Beginning April 12, 2021, the U.S. Department of Labor will open a two-week national online dialogue to gather ideas for ensuring equity in employment policies and programs for people with disabilities from historically underserved communities. Those seeking to participate should register at RacialEquity.ideascale.com.
“This national dialogue gives us a unique opportunity to listen to those with lived experience, and opens a valuable line of communication,” said Deputy Assistant Secretary for Disability Employment Policy Jennifer Sheehy. “Outreach like this strengthens our understanding and better equips us to ensure equity in our policy work and grant programs and respond to the needs of all Americans with disabilities.”
The department will use input received between April 12 and April 26 to help identify strategies for dismantling systemic barriers to employment and participation in workforce services that people with disabilities from diverse backgrounds, communities and identities face. This group includes communities of color, religious minorities, LGBTQ+ persons, rural communities and those otherwise affected by persistent poverty or inequality.

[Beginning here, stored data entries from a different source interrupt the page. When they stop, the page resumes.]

What follows belongs to an exercise in optimizing a design on an open flow for small area, a short achievable clock period and few clock cycles per item; a production flow would make more cautious choices. Only simulation tests tie the RTL to the original design; equivalence was not proved.

## run A
==> flow/design.v <==
module wave_codec (
    input  wire        clk,
    input  wire        rst,         
    input  wire        start,       
    input  wire [7:0]  cfg_q,       
    input  wire        cfg_pred2,   
    input  wire        in_valid,
    output wire        in_ready,
    input  wire [31:0] in_sample,   
    output wire        out_valid,
    input  wire        out_ready,
    output wire [7:0]  out_byte
);
    localparam [2:0] S_A   = 3'd0,    
                     S_B   = 3'd1,    
                     S_DIV = 3'd2,    
                     S_W   = 3'd3,    
                     S_I   = 3'd4;    
    reg [2:0]  state;
    reg [31:0] xin;
    reg        xe;          
    reg [12:0] s8;          
    reg [14:0] s8x3;        
    reg [6:0]  tl;          
    reg        ll;          
    reg        pred2;
    reg [32:0] r1;          
    reg [34:0] xa;          
    reg        neg;
    reg [34:0] dq;          
    reg [12:0] rem;         
    reg [2:0]  lo3;         
    reg [3:0]  cnt;
    reg [34:0] zz;
    reg        ov;
    wire [15:0] remf = {rem, lo3};
    wire [15:0] h16  = {1'b0, s8, 2'b00};
    wire [15:0] u    = neg ? h16 : remf;
    wire [15:0] v    = neg ? remf : h16;
    wire [17:0] rlo  = {2'b0, xr[15:0]} + {2'b0, v} - {2'b0, u};
    wire [31:0] xr   = pred2 ? ~xa[32:1] : ~xa[31:0];    
    wire [16:0] xhi  = {xr[31], xr[31:16]};
    wire [16:0] xhp  = xhi + 17'd1;
    wire [16:0] xhm  = xhi - 17'd1;
    wire [16:0] rhi  = rlo[17] ? xhm : rlo[16] ? xhp : xhi;
    wire [32:0] rp   = {rhi, rlo[15:0]};
    wire [34:0] xs   = {{3{xin[31]}}, xin};
    wire [34:0] ra   = {{2{r1[32]}}, r1};
    wire [34:0] xin35 = {{3{xin[31]}}, xin};
    wire [34:0] ua   = pred2 ? {18'd0, u, 1'b0} : {19'd0, u};
    wire [34:0] va   = pred2 ? ~{18'd0, v, 1'b0} : ~{19'd0, v};
    wire [34:0] hh   = {19'd0, h16};
    wire [34:0] cs1  = xa ^ ra ^ xs;
    wire [34:0] cc1  = {(xa[33:0] & ra[33:0]) | (xa[33:0] & xs[33:0]) | (ra[33:0] & xs[33:0]), 1'b1};
    wire [34:0] cs2  = cs1 ^ cc1 ^ hh;
    wire [34:0] cc2  = {(cs1[33:0] & cc1[33:0]) | (cs1[33:0] & hh[33:0]) | (cc1[33:0] & hh[33:0]), ll};
    wire [34:0] cs3  = cs2 ^ cc2 ^ ua;
    wire [34:0] cc3  = {(cs2[33:0] & cc2[33:0]) | (cs2[33:0] & ua[33:0]) | (cc2[33:0] & ua[33:0]), 1'b0};
    wire [34:0] ap   = cs3 ^ cc3 ^ va;
    wire [34:0] bp   = {(cs3[33:0] & cc3[33:0]) | (cs3[33:0] & va[33:0]) | (cc3[33:0] & va[33:0]), 1'b0};
    reg  [34:0] gg, pp;
    integer i, j;
    always @* begin
        gg = ap & bp;
        pp = ap ^ bp;
        for (i = 1; i <= 6; i = i + 1)
            for (j = (1 << i) - 1; j < 35; j = j + (1 << i)) begin
                gg[j] = gg[j] | (pp[j] & gg[j - (1 << (i - 1))]);
                pp[j] = pp[j] & pp[j - (1 << (i - 1))];
            end
        for (i = 6; i > 0; i = i - 1)
            for (j = (1 << i) + (1 << (i - 1)) - 1; j < 35; j = j + (1 << i)) begin
                gg[j] = gg[j] | (pp[j] & gg[j - (1 << (i - 1))]);
                pp[j] = pp[j] & pp[j - (1 << (i - 1))];
            end
    end
    wire [34:0] hp   = ap ^ bp;
    wire [34:0] w0   = hp ^ {gg[33:0], 1'b0};
    wire [34:0] w1   = hp ^ {gg[33:0] | pp[33:0], 1'b1};
    wire        neg_a = w0[34];
    wire [33:0] num_a = neg_a ? ~w0[33:0] : (ll ? w0[33:0] : w1[33:0]);
    wire [30:0] nq  = dq[33:3];
    wire c2  = ~|(nq[30:2]  & {{16{1'b1}}, tl, 6'd0});
    wire c4  = ~|(nq[30:4]  & {{14{1'b1}}, tl, 6'd0});
    wire c6  = ~|(nq[30:6]  & {{12{1'b1}}, tl, 6'd0});
    wire c8  = ~|(nq[30:8]  & {{10{1'b1}}, tl, 6'd0});
    wire c12 = ~|(nq[30:12] & {{6{1'b1}},  tl, 6'd0});
    wire o2  = c2;
    wire o4  = c4  & ~c2;
    wire o6  = c6  & ~c4;
    wire o8  = c8  & ~c6;
    wire o12 = c12 & ~c8;
    wire o24 = ~c12;
    wire [14:0] tt_b =
          ({15{o2 }} & nq[14:0])
        | ({15{o4 }} & nq[16:2])
        | ({15{o6 }} & nq[18:4])
        | ({15{o8 }} & nq[20:6])
        | ({15{o12}} & nq[24:10])
        | ({15{o24}} & {6'd0, nq[30:22]});
    wire [32:0] dq_b =
          ({33{o4 }} & {nq[1:0],  31'd0})
        | ({33{o6 }} & {nq[3:0],  29'd0})
        | ({33{o8 }} & {nq[5:0],  27'd0})
        | ({33{o12}} & {nq[9:0],  23'd0})
        | ({33{o24}} & {nq[21:0], 11'd0});
    wire [3:0] cnt_b =
          ({4{o4 }} & 4'd1) | ({4{o6 }} & 4'd2) | ({4{o8 }} & 4'd3)
        | ({4{o12}} & 4'd5) | ({4{o24}} & 4'd11);
    wire        in_b = (state == S_B);
    wire [14:0] tt  = in_b ? tt_b : {rem, dq[34:33]};
    wire [32:0] dqs = in_b ? dq_b : dq[32:0];
    wire [15:0] d1  = {1'b0, tt} - {3'b0, s8};
    wire [15:0] d2  = {1'b0, tt} - {2'b0, s8, 1'b0};
    wire [15:0] d3  = {1'b0, tt} - {1'b0, s8x3};
    wire        g1  = ~d1[15];
    wire        g2  = ~d2[15];
    wire        g3  = ~d3[15];
    wire [12:0] rem_s = g3 ? d3[12:0] : g2 ? d2[12:0] : g1 ? d1[12:0] : tt[12:0];
    wire [34:0] dq_s  = {dqs, g2, g3 | (g1 & ~g2)};
    wire done_s = in_b ? (ll | o2) : (state == S_DIV) & (cnt == 4'd1);
    wire [34:0] zsrc = (in_b & ll) | (state == S_W) ? dq : dq_s;
    wire more   = |zz[34:7];
    wire can_ld = ~ov | (out_ready & ~more);
    wire ld_z   = can_ld & (done_s | (state == S_W));
    assign in_ready  = xe;
    assign out_valid = ov;
    assign out_byte  = {more, zz[6:0]};
    wire [12:0] s8_in = {s8[5:0], 7'd0} - {5'd0, s8[5:0], 2'd0} + {7'd0, s8[5:0]};
    always @(posedge clk) begin
        if (rst) begin
            state <= S_A;
            xe    <= 1'b1;
            ov    <= 1'b0;
        end else begin
            if (ld_z) begin
                zz <= {zsrc[33:0], neg};
                ov <= 1'b1;
            end else if (ov & out_ready) begin
                zz <= {7'd0, zz[34:7]};
                if (~more) ov <= 1'b0;
            end
            if (xe & in_valid & ~start) begin
                xin <= in_sample;
                xe  <= 1'b0;
            end
            case (state)
                S_A, S_I: begin
                    if (start) begin
                        s8    <= {7'd0, cfg_q[5:0]};
                        ll    <= (cfg_q[5:0] == 6'd0);
                        pred2 <= cfg_pred2;
                        r1    <= 33'd0;
                        xa    <= {35{1'b1}};
                        neg   <= 1'b0;
                        state <= S_I;
                    end else if (state == S_I) begin
                        s8    <= s8_in;
                        tl    <= {1'b1, ~|s8_in[12:12], ~|s8_in[12:11], ~|s8_in[12:10],
                                  ~|s8_in[12:9], ~|s8_in[12:8], ~|s8_in[12:7]};
                        s8x3  <= {1'b0, s8[5:0], 8'd0} + {2'b0, s8[5:0], 7'd0} - {6'd0, s8[5:0], 3'd0} - {9'd0, s8[5:0]};
                        rem   <= {1'b0, s8_in[12:1]};
                        lo3   <= {s8_in[0], 2'b00};
                        state <= S_A;
                    end else if (~xe) begin
                        r1    <= pred2 ? rp : 33'd0;
                        xa    <= pred2 ? ~(xin35 << 1) : ~xin35;
                        xe    <= 1'b1;
                        neg   <= neg_a;
                        dq    <= {1'b0, num_a};
                        rem   <= 13'd0;
                        lo3   <= ll ? 3'd0 : num_a[2:0];
                        state <= S_B;
                    end
                end
                S_B: begin
                    if (~ll) begin
                        rem <= rem_s;
                        dq  <= dq_s;
                        cnt <= cnt_b;
                    end
                    if (done_s)
                        state <= ld_z ? S_A : S_W;
                    else
                        state <= S_DIV;
                end
                S_DIV: begin
                    rem <= rem_s;
                    dq  <= dq_s;
                    cnt <= cnt - 4'd1;
                    if (done_s)
                        state <= ld_z ? S_A : S_W;
                end
                S_W: begin
                    if (ld_z)
                        state <= S_A;
                end
                default: state <= S_A;
            endcase
        end
    end
endmodule
Settings: LEC_CHECK=0, CAP_MARGIN=20, CORE_MARGIN=2, CORE_UTILIZATION=40, PLACE_DENSITY=0.5, SETUP_SLACK_MARGIN=5, SLEW_MARGIN=20, TNS_END_PERCENT=100; clock period 12.0 ns.
run.sh (not shown) runs the stock make flow with config.mk's settings and CLKGATE_MAP_FILE= SYNTH_SCRIPT=/design/flow/synth_recipe.tcl, a recipe that flattens the netlist after the stock synthesis.
Testbench counts of run A, summed over its fixed seeds: cycles 27,199, items 9,600.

“The Office of Federal Contract Compliance Programs plays a vital role in rooting out entrenched employment inequities and ensures that federal contractors – which employ about 25 percent of the U.S. workforce – fulfill their contractual promise and deliver equal opportunity and affirmative action in their workplaces,” said Office of Federal Contract Compliance Programs Director Jenny R. Yang. “Hearing what workers with disabilities from diverse backgrounds and identities face will guide our efforts to remove their barriers to opportunity and ensure their access to good jobs.”
Co-hosted by the department’s Office of Disability Employment Policy, Office of Federal Contract Compliance Programs and Women’s Bureau, the dialogue will also help formulate future programs and funding opportunities that respond to the needs of people with disabilities, including people with mental health conditions and those recovering from long-term effects of the coronavirus, from diverse backgrounds.
“We know that the strongest policies don’t overlook marginalized communities and are designed to work for everyone,” said Women’s Bureau Director Wendy Chun-Hoon. “Engaging stakeholders as we seek to make sure our actions and policies support workers across many identities and experiences, including gender, race, sexuality, ability, religion, geography and wealth, is a core priority that ensures better employment outcomes for all.”